Black Diamond was born in 1893 of a bull and cow given to the zoo by Barnum and Bailey (most reports claim his age to be 20 at the time of his demise)

The popular Indian Head, or Buffalo, five-cent coin (nickel) was introduced on February 22, 1913

Although aficionados prefer the name Buffalo Nickel, the official name of the coin is the Five Cent Indian Head.

1913. Designed by James Earle Fraser, a student of legendary sculptor Augustus Saint-Gaudens, the Indian Head/Buffalo nickel design showcases the native beauty of the American West.
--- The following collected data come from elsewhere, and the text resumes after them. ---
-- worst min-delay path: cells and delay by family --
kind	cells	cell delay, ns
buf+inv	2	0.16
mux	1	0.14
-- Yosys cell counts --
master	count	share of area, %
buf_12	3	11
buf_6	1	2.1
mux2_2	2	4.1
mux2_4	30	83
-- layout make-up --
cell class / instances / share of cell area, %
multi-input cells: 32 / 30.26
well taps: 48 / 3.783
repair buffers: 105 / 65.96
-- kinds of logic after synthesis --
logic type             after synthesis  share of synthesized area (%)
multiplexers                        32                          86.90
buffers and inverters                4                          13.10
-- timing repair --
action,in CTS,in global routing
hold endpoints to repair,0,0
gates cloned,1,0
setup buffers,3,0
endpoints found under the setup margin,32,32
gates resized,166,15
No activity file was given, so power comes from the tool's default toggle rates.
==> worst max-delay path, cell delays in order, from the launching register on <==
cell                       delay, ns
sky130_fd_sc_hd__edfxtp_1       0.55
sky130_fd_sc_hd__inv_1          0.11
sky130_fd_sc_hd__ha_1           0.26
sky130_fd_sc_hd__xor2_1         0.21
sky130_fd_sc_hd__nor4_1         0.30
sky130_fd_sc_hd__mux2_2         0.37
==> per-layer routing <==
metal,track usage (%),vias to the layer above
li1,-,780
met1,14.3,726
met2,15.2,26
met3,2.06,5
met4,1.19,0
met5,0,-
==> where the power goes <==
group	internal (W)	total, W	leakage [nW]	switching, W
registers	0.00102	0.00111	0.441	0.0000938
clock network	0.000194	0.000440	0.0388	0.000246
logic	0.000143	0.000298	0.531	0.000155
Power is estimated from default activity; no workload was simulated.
File: /design/flow/config.mk
export PLATFORM = sky130hd
export DESIGN_NAME = VGA_TLM
export DESIGN_NICKNAME = VGA_TLM
export VERILOG_FILES = /design/flow/design.v
export SDC_FILE = /design/flow/constraint.sdc
export NUM_CORES = 4
export LEC_CHECK = 1
export CORE_UTILIZATION = 30
File: /design/flow/constraint.sdc
current_design VGA_TLM

set clk_period 1.3
set clk_io_pct 0.2

create_clock -name clk0 -period $clk_period [get_ports {i_clk}]

set non_clock_inputs [all_inputs -no_clocks]
set_input_delay [expr $clk_period * $clk_io_pct] -clock clk0 $non_clock_inputs
set_output_delay [expr $clk_period * $clk_io_pct] -clock clk0 [all_outputs]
In a letter to Michael Moran (author of Striking Change: The Great Artistic Collaboration of Augustus Saint-Gaudens and Theodore Roosevelt), Roger W. Burdette, who carefully researched archival and other records in the preparation of his book Renaissance of American Coinage 1900–1915, said this:
“Research for my book clearly shows that Fraser identified a bull bison named “Black Diamond” as the primary model of the reverse of his nickel design. That said, there is considerable ambiguity because Fraser also states that he did his sketching at the Bronx Zoo. Records of the era are clear that Black Diamond was never a resident of the Bronx Zoo. I note that Black Diamond lived in the small Central Park Menagerie, which, incidentally, was much closer to Fraser’s studio than the Bronx Zoo. I suspect that Fraser sketched Black Diamond but absentmindedly associated the animal with the much more famous Bronx Zoo. Only a handful of Fraser’s bison sketches exist and none have annotations about the location of subject name. Incidentally, the name “Black Diamond” was commonly used in the New York area. It was the name given to a premium railway train to upstate, and to a natural black diamond in the Museum of Natural History, and was associated with something that was rare, exotic, and of high quality. The Central Park bison was likely named for the train. So, to answer the question: Fraser says Black Diamond was the model and he names no other animal. If correct, then Fraser’s statement about the location is incorrect. If, however, the location (Bronx Zoo) is correct, then the bison must be “unidentified.” Given the Central Park convenience to Fraser’s studio, I tend to go with Black Diamond. After all, the critter was chopped up for steaks in 1915, so I guess he deserves some recognition”.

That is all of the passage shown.